Try as he might, Obama can’t shake Bush tax cuts
Wednesday, August 3, 2011
WASHINGTON (AP) — Time and again during his presidential campaign, Barack Obama was unequivocal: “We are going to roll back the Bush tax cuts for the wealthiest Americans.”
But when the chips were down, now-President Obama blinked and backed away.
Twice in less than nine months, Obama has shelved his pledge in deadline-pressing negotiations with congressional Republicans. Obama insists he still is determined to find new revenue by making taxpayers who make more than $200,000 and big corporations pay more, but frustrated liberals say he has already missed key opportunities.
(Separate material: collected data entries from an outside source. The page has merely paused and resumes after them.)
===== /design/flow/config.mk =====
export PLATFORM = sky130hd
export DESIGN_NAME = top_
export DESIGN_NICKNAME = top_
export VERILOG_FILES = /design/flow/design.v
export SDC_FILE = /design/flow/constraint.sdc
export NUM_CORES = 4
export LEC_CHECK = 1
export CORE_AREA = 10 10 85 85
export DIE_AREA = 0 0 95 95

===== /design/flow/constraint.sdc =====
current_design top_

set clk_period 2.7
set clk_io_pct 0.2

create_clock -name clk0 -period $clk_period [get_ports {clk}]

set non_clock_inputs [all_inputs -no_clocks]
set_input_delay [expr $clk_period * $clk_io_pct] -clock clk0 $non_clock_inputs
set_output_delay [expr $clk_period * $clk_io_pct] -clock clk0 [all_outputs]

===== /design/flow/design.v =====
module seg (
    input clk,
    input rst,
    input [3:0] num0,
    input [3:0] num1,
    output reg [6:0] seg0,
    output reg [6:0] seg1
);
wire [6:0] segs [15:0];
assign segs[0]  = 7'b0000001;  
assign segs[1]  = 7'b1001111;
assign segs[2]  = 7'b0010010;
assign segs[3]  = 7'b0000110;
assign segs[4]  = 7'b1001100;
assign segs[5]  = 7'b0100100;
assign segs[6]  = 7'b0100000;
assign segs[7]  = 7'b0001111;
assign segs[8]  = 7'b0000000;
assign segs[9]  = 7'b0000100;
assign segs[10] = 7'b0001000;
assign segs[11] = 7'b1100000;
assign segs[12] = 7'b0110001;
assign segs[13] = 7'b1000010;
assign segs[14] = 7'b0110000;
assign segs[15] = 7'b0111000;
always@(posedge clk)begin
    case (num0)
        4'd0 :seg0 = segs[0];
        4'd1 :seg0 = segs[1];
        4'd2 :seg0 = segs[2];
        4'd3 :seg0 = segs[3];
        4'd4 :seg0 = segs[4];
        4'd5 :seg0 = segs[5];
        4'd6 :seg0 = segs[6];
        4'd7 :seg0 = segs[7];
        4'd8 :seg0 = segs[8];
        4'd9 :seg0 = segs[9];
        4'd10:seg0 = segs[10];
        4'd11:seg0 = segs[11];
        4'd12:seg0 = segs[12];
        4'd13:seg0 = segs[13];
        4'd14:seg0 = segs[14];
        4'd15:seg0 = segs[15];
        default: seg0 = segs[0];
    endcase
    case (num1)
        4'd0 :seg1 = segs[0];
        4'd1 :seg1 = segs[1];
        4'd2 :seg1 = segs[2];
        4'd3 :seg1 = segs[3];
        4'd4 :seg1 = segs[4];
        4'd5 :seg1 = segs[5];
        4'd6 :seg1 = segs[6];
        4'd7 :seg1 = segs[7];
        4'd8 :seg1 = segs[8];
        4'd9 :seg1 = segs[9];
        4'd10:seg0 = segs[10];
        4'd11:seg0 = segs[11];
        4'd12:seg0 = segs[12];
        4'd13:seg0 = segs[13];
        4'd14:seg0 = segs[14];
        4'd15:seg0 = segs[15];
        default: seg1 = segs[0];
    endcase
end
endmodule
module top_(
    input clk,
    input rst,
    output reg [7:0] num,
    output reg [3:0] num0,
    output reg [3:0] num1,
    output reg [6:0] seg0,
    output reg [6:0] seg1
);
reg x=0;
always@(posedge clk)begin
    if(rst)  
        num = 8'b00000001;
    else begin
        x = num[4] ^ num[3] ^ num[2] ^ num[0];  
        num = {x,num[7:1]}; 
    end
end
assign num0 = num[3:0];
assign num1 = num[7:4];
seg my_seg(
  .clk      (clk),
  .rst      (rst),
  .num0     (num0),
  .num1     (num1),
  .seg0     (seg0),
  .seg1     (seg1)
);
endmodule

===== /design/flow/run.sh =====
#!/bin/bash
# OpenROAD 26Q1-2900-gdf79404cd8, Yosys 0.63+post, stock flow scripts
make -C /OpenROAD-flow-scripts/flow DESIGN_CONFIG=/design/flow/config.mk WORK_HOME=/design/flow/orfs finish

==> results_slide.txt <==
Key Metrics from the Run

Power
  – Cell leakage power: 0.535 nW
  – Total power: 0.000756 W
  – PD cells: 529 nW/um^2
  – Worst IR Drop VDD: 187 uV

Worst setup path
  – Top Family by Delay on Critical Path: flip-flops
  – Cells along the critical path: clkdlybuf4s50_1
  – R2r setup slk: 1100 ps
  – Crit path arrival time: 1560 ps
  – CP Capture Type: output port
  – Crit-path max FO: 18
  – Reg-to-reg startpoint: num[2]
  – CP required: 2160 ps
  – Worst flop-to-flop path endpoint: my_seg.seg0[1]
  – CP max stage delay: 720 ps
  – Setup crit start kind: flip-flop
  – CP bufs+invs: 1
  – Worst path slowest cell: dfxtp_1
  – Crit Path Class: reg -> out
  – R2R depth: 4

STA
  – Crit path time final: 2100 ps
  – Max Clock Freq: 476 MHz
  – Worst rel slew slack: 59.4%
  – Final Skew: 6.23 ps
  – Fin crit share: 77.8%
  – TNS Setup: 0 ps
  – Max-slew violation count: 0
  – Final hold violation count: 0
  – Worst slew pin tran: 608 ps
  – # setup viols final: 0
  – Setup WS post-layout: 598 ps
  – RSZ-0062 raised after global routing: no

Clocking
  – Setup Fix Bufs, Post-CTS: 0
  – Cts bufs inserted: 3
  – CTS H-Tree Depth: 1
  – Root Driver: clkbuf_8
  – Hold_buf cts: 0
  – Clock Latency Late Sink: 260 ps
  – Post-CTS Resized: 0
  – # clock sinks: 22
  – TritonCTS clock tree: built
  – Clock-pin slew on the worst setup and hold paths: 80 ps
  – Maximum root-to-sink buffer count: 2

Routing
  – Via density: 4.10
  – Avg WL per Cell: 11.8 um
  – Starting DRT DRC Count: 45
  – Number of diodes: 0
  – Via count: 849
  – Drt drc: 0
  – Post-DRT Antenna Nets: 0
  – First drt pass iteration count: 4
  – DRT Wirelength: 2450 um

Logic synthesis
  – Top cells, area: dfxtp_1 (28%), edfxtp_1 (20%), buf_4 (7.0%)
  – Post-synth ARST share: 0%
  – Distinct lib cells: 39
  – Largest family of logic cells by area: simple AND/OR/NAND/NOR gates
  – Adder share: 1.06%
  – Share of the synthesized area in the top cell type: 28.2%
  – AO/OA Area Share: 15.1%
  – Ys flop type: dfxtp_1
  – Post-Syn Instances: 116
  – Post-Synth XOR/XNOR Area: 3.29%
  – YS warnings: 4
  – Post-synth seq share: 47.9%
  – Yosys Instances: 116
  – YS chip area: 1070 sq um
  – Cell taking the most area after synthesis: dfxtp_1
  – Post-synth EDFFs: 7
  – Yosys reg bits: 22
  – Post-synth design cell area: 1070 sq um
  – Avg Inst Size Synth: 9.19 sq um
  – Mux share: 0.939%
  – Synth Area in Simple Gates: 18.4%

Global route
  – First-pass GRT wire length: 3950 um
  – Initial antenna violation count: 0
  – Gr usage total: 5.42%
  – Largest net degree at the start of global routing: 19
  – Congestion Overflow GR: 0
  – Vias in the first global route: 798

Floorplan
  – Row count: 27
  – Die Size: 9030 sq um
  – CORE AREA: 5470 sq um
  – Die height: 95 um
  – # IOs: 32
  – Die x size: 95 um
  – Initial Util: 19.5%

Run status
  – Status: complete, no violations

Finish
  – Flop area: 510 sq um
  – Post-layout util: 26.1%
  – Most instantiated logic cells after routing: clkdlybuf4s50_1 (31), dfxtp_1 (15), nand2_1 (12)
  – Gate Area: 414 sq um
  – Fillers: 591
  – Commonest Layout Cell: clkdlybuf4s50_1
  – Area Overhead vs Synth: 34.0%
  – Layout cell share with drive strength beyond 1: 7.41%

Flow run
  – Tool Warnings: 25
  – Max Cap Viol: 0

Hold path
  – Hold Path Class: reg -> reg
  – Critical hold path startpoint: num[2]
  – Hold path depth: 2
  – Hold Path End: num[1]

Place
  – PortBufs: 31
  – Post-DP HPWL: 1820 um
  – GPL Wtd Cong: 0.834
  – Setup slack at placement: 895 ps
## kinds of logic (layout without fill, tap and decap cells)
kind of cell | count (synthesis) | in the layout
buf+inv | 24 | 43
mux | 1 | 1
simple gates | 40 | 40
fa+ha+maj | 1 | 1
compound gates | 24 | 24
xor+xnor | 4 | 4
flops | 22 | 22
## state kept, by name, summed over array words and instances, names as in the netlist
name / cells
num: 8
my_seg.seg0: 7
my_seg.seg1: 7
## Yosys cell counts (2+ instances only)
cell	number
a211oi_1	2
a21oi_1	4
and3_1	2
buf_2	3
buf_4	10
clkbuf_1	2
dfxtp_1	15
edfxtp_1	7
inv_1	5
inv_2	2
nand2_1	12
nand2b_1	2
nand3_1	2
nor2_1	11
nor2b_1	2
nor4_1	2
o211ai_1	2
o21ai_0	5
o21ai_1	2
or3_1	3
xnor2_1	2
xor2_1	2
## per-stage QoR
stage / instances / instance area, sq um / hold slack (ps)
2_1_floorplan: 116 / 1070 / 510
3_3_place_gp: 203 / 1360 / 644
3_5_place_dp: 203 / 1360 / 644
4_1_cts: 207 / 1430 / 655
5_1_grt: 207 / 1430 / 713
6_report: 207 / 1430 / 660
## area by class of cell
| cell class | instances | area share, % |
|---|---|---|
| Clock buffer | 3 | 2.89 |
| Inverter | 8 | 2.28 |
| Timing Repair Buffer | 31 | 21.7 |
| Tap cell | 72 | 6.30 |
| Clock inverter | 1 | 2.10 |
| Sequential cell | 22 | 35.7 |
| Multi-Input combinational cell | 70 | 29.0 |
## layer usage
| metal | track usage (%) | wire (um) | vias up |
|---|---|---|---|
| li1 | - | - | 436 |
| met1 | 7.47 | 1190 | 386 |
| met5 | 0 | 0 | - |
| met2 | 8.07 | 1030 | 25 |
| met3 | 2.24 | 222 | 2 |
| met4 | 0.623 | 9 | 0 |
## power breakdown
group | leakage [nW] | internal (W) | switching, W | total (W)
Sequential | 0.205 | 0.000361 | 0.0000185 | 0.000379
Clock | 0.0357 | 0.000198 | 0.000103 | 0.000301
Combinational | 0.294 | 0.0000532 | 0.0000224 | 0.0000756
## worst max-delay path by stage
stage / depth (start not counted) / slack (ps) / end / from
6_report: 1 / 600 / num[7] / num[7]
4_1_cts: 1 / 600 / num[7] / num[7]
5_1_grt: 1 / 470 / num[7] / num[7]
Power and IR drop assume default switching activity.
Inaction on taxes and his willingness to consider structural changes to Medicare and Social Security, long-cherished Democratic programs, have strained relations with some Democratic lawmakers and liberal backers who complain Obama has been too willing to backtrack from his positions. The increasingly urgent twists and turns over raising the government’s debt ceiling placed Obama’s concessions in sharp relief.
“It’s his wanting to be the reasonable guy and thinking this is the way to appeal to independent votes,” said Lawrence Mishel, president of the labor-leaning Economic Policy Institute. “I think he’s engaged in a fool’s game that ultimately won’t win him independent voters and will actually just hurt people and the economy.”
The Bush tax cuts would have expired in December of last year, but Obama agreed to extend them in a deal cut with Senate Republican leader Mitch McConnell during a lame-duck session of Congress. In exchange, Obama won a payroll tax cut and an extension in jobless aid. Overall, the president came out ahead then, winning a repeal of the ban on gays serving openly in the military, a nuclear-arms agreement with Russia, even a food safety bill.
Since then, Obama has had to deal with the Republican-controlled House and his compromises have been more evident. He and House Speaker John Boehner avoided a government shutdown in April by agreeing on immediate spending cuts in domestic programs. But the debt ceiling has been his biggest test, raising the risk of a potentially disastrous government default.
The president initially insisted that an increase in the debt ceiling could not be linked with efforts to reduce long-term deficits. In time, he relented to Republican demands. He then stipulated that any effort to lower deficits had to contain spending cuts and new tax revenues.
Polls showed public support for a mix of cuts and taxes. But in short order, tax revenues were off the table at the insistence of Republicans, and Obama was left to endorse a Senate Democratic bill that would raise the debt ceiling by his requested $2.4 trillion but cut spending by $2.2 trillion, including $840 billion in non-war spending by government agencies.
“Once he went down the road of being willing to cut the deficit and had to move constantly to the right to try to get a deal, it made it virtually impossible for him to talk about letting the Bush tax cuts expire,” said Roger Hickey, director of the liberal Campaign for America’s Future. “That was the No. 1 thing Republicans wanted to prevent.”
A “grand bargain” with House Speaker John Boehner, R-Ohio, would have achieved nearly $4 trillion in deficit reduction and would have included up to $800 billion in new tax revenue. But Boehner broke off those talks.
The $800 billion in revenue would have been virtually the same as the amount generated by repealing the Bush tax cut for people making $200,000 or more. But under the deal, tax rates would have been simplified, with the top rate remaining at the current 35 percent. The revenue would come from eliminating loopholes, tax breaks, subsidies and myriad deductions.
The solution ending the stalemate over the debt ceiling contains a requirement that Congress undertake broader and deeper cuts. If Congress does so, the failed Obama-Boehner negotiations could form a foundation for that agreement.
But it could force Republicans to agree to reduce deficits with new revenue and for Democrats to accept such changes as an increased eligibility age for Medicare, higher premiums and co-pays for wealthier recipients and lower cost of living adjustments for Social Security beneficiaries.
Even as he signed the debt limit bill into law Tuesday, Obama once again sounded his now-familiar call for higher taxes on the wealthy as a tool to curb budget deficits. He said there would have to be a “balanced approach where everything is on the table. ... It also means reforming our tax code so that the wealthiest Americans and biggest corporations pay their fair share.
“And it means getting rid of taxpayer subsidies to oil and gas companies and tax loopholes that help billionaires pay a lower tax rate than teachers and nurses.”